GIVEN DATA: Begin

## top
module top(
        clk, reset, up, down, hsync, vsync, rgb, pmod_switch, pause_switch,
         MISO, SW, SS, MOSI, SCLK, LED, an, seg
    );
Settings: LEC_CHECK=0, ABC_AREA=1, CAP_MARGIN=20, CORE_MARGIN=2, CORE_UTILIZATION=70, CTS_CLUSTER_SIZE=15, PLACE_DENSITY=0.74, SETUP_SLACK_MARGIN=0.5, SLEW_MARGIN=20; clock period 3.48 ns.
run.sh (not shown) runs the stock make flow with config.mk's settings and CLKGATE_MAP_FILE=.
Rerun with:
==> flow/config.mk (replaced) <==
export PLATFORM = sky130hd
export DESIGN_NAME = top
export DESIGN_NICKNAME = top
export VERILOG_FILES = /design/flow/design.v
export SDC_FILE = /design/flow/constraint.sdc
export NUM_CORES = 4
export LEC_CHECK = 0
export CAP_MARGIN = 20
export CORE_MARGIN = 2
export CORE_UTILIZATION = 64
export SLEW_MARGIN = 20
==> flow/constraint.sdc (replaced) <==
create_clock -name core_clock -period 5.14 [get_ports {clk}]
set_input_delay 1.0280 -clock core_clock [delete_from_list [all_inputs] [get_ports {clk}]]
set_output_delay 1.0280 -clock core_clock [all_outputs]
set_load 0.01 [all_outputs]
What happened: The new run went through all stages and came out clean. Total power decreases by 33%. Flip-flop count does not change. Via count decreases by 14%. Synthesized area decreases by 0.89%. Core utilization decreases by 11 points. Final area decreases by 4.5%. Non-clock buffer count decreases by 29. Global-route usage decreases by 5.3 points.
Rerun with:
--- a/flow/config.mk
+++ b/flow/config.mk
@@ -8,4 +8,6 @@
 export CAP_MARGIN = 20
 export CORE_MARGIN = 2
-export CORE_UTILIZATION = 64
+export CORE_UTILIZATION = 69
+export CTS_CLUSTER_DIAMETER = 54
+export SETUP_SLACK_MARGIN = 0.76
 export SLEW_MARGIN = 20
==> flow/constraint.sdc (replaced) <==
create_clock -name core_clock -period 7.06 [get_ports {clk}]
set_input_delay 1.4120 -clock core_clock [delete_from_list [all_inputs] [get_ports {clk}]]
set_output_delay 1.4120 -clock core_clock [all_outputs]
set_load 0.01 [all_outputs]
Clock skew is about the same.
Hold slack hardly moves.
Sequential power drops by about 27%.
Critical path depth drops by 1.
Power drops by about 25%.
Wire length climbs by 0.37%.
Worst setup slack gets better by 2.0 ns.
Cell count drops by about 0.4%.
Maximum frequency climbs by about 0.8%.
Cell area climbs by 0.38%.
Rerun with:
--- a/flow/config.mk
+++ b/flow/config.mk
@@ -8,6 +8,5 @@
 export CAP_MARGIN = 20
 export CORE_MARGIN = 2
-export CORE_UTILIZATION = 69
-export CTS_CLUSTER_DIAMETER = 54
-export SETUP_SLACK_MARGIN = 0.76
+export CORE_UTILIZATION = 50
+export CTS_CLUSTER_SIZE = 95
 export SLEW_MARGIN = 20
==> flow/constraint.sdc (replaced) <==
create_clock -name core_clock -period 6.15 [get_ports {clk}]
set_input_delay 1.2300 -clock core_clock [delete_from_list [all_inputs] [get_ports {clk}]]
set_output_delay 1.2300 -clock core_clock [all_outputs]
set_load 0.01 [all_outputs]
Outcome: The changed run finished with timing, DRC and antenna clean; synthesized area is unchanged; sequential share of layout area hardly moves; register-to-register slack got worse by 0.95 ns; power rises by a little under a tenth.
Rerun with:
--- a/flow/config.mk
+++ b/flow/config.mk
@@ -6,7 +6,8 @@
 export NUM_CORES = 4
 export LEC_CHECK = 0
+export ABC_AREA = 1
 export CAP_MARGIN = 20
 export CORE_MARGIN = 2
-export CORE_UTILIZATION = 50
-export CTS_CLUSTER_SIZE = 95
+export CORE_UTILIZATION = 72
+export PLACE_DENSITY = 0.38
 export SLEW_MARGIN = 20
==> flow/constraint.sdc (replaced) <==
create_clock -name core_clock -period 2.84 [get_ports {clk}]
set_input_delay 0.5680 -clock core_clock [delete_from_list [all_inputs] [get_ports {clk}]]
set_output_delay 0.5680 -clock core_clock [all_outputs]
set_load 0.01 [all_outputs]
Result: With this change the flow ran to the end with violations: setup timing; worst setup slack loses 2.0 ns; final area came out higher by 5.7%; total power increases by 120%; routed wire length climbs by 17%; first-iteration DRC count rose by 31%; core utilization increases by 29 points; final cell count rose by 14%; clock skew is lower by 0.018 ns; via count came out higher by 20%.
Rerun with:
--- a/flow/config.mk
+++ b/flow/config.mk
@@ -10,4 +10,6 @@
 export CORE_MARGIN = 2
 export CORE_UTILIZATION = 72
-export PLACE_DENSITY = 0.38
+export CTS_CLUSTER_DIAMETER = 355
+export CTS_CLUSTER_SIZE = 14
+export PLACE_DENSITY_LB_ADDON = 0.01
 export SLEW_MARGIN = 20
The new run finished but fails on setup timing.
Cell count decreases slightly.
Power drops by roughly a tenth.
Clock-buffer cell count came out lower by 14.
Sequential share of layout area goes up by 0.47 points.
Maximum frequency is higher by a little under a tenth.
Die size is unchanged.
Hold slack improves by 0.0065 ns.
Via count barely changes.
Power figures rest on the tool's default switching activity, not on a simulated workload.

GIVEN DATA: End

TASK DETAILS:
What are the lines from the one with "Sequential share of layout area goes" through the last line of the records above? Quote them exactly and add nothing.

EXERCISE SOLUTION:
Sequential share of layout area goes up by 0.47 points.
Maximum frequency is higher by a little under a tenth.
Die size is unchanged.
Hold slack improves by 0.0065 ns.
Via count barely changes.
Power figures rest on the tool's default switching activity, not on a simulated workload.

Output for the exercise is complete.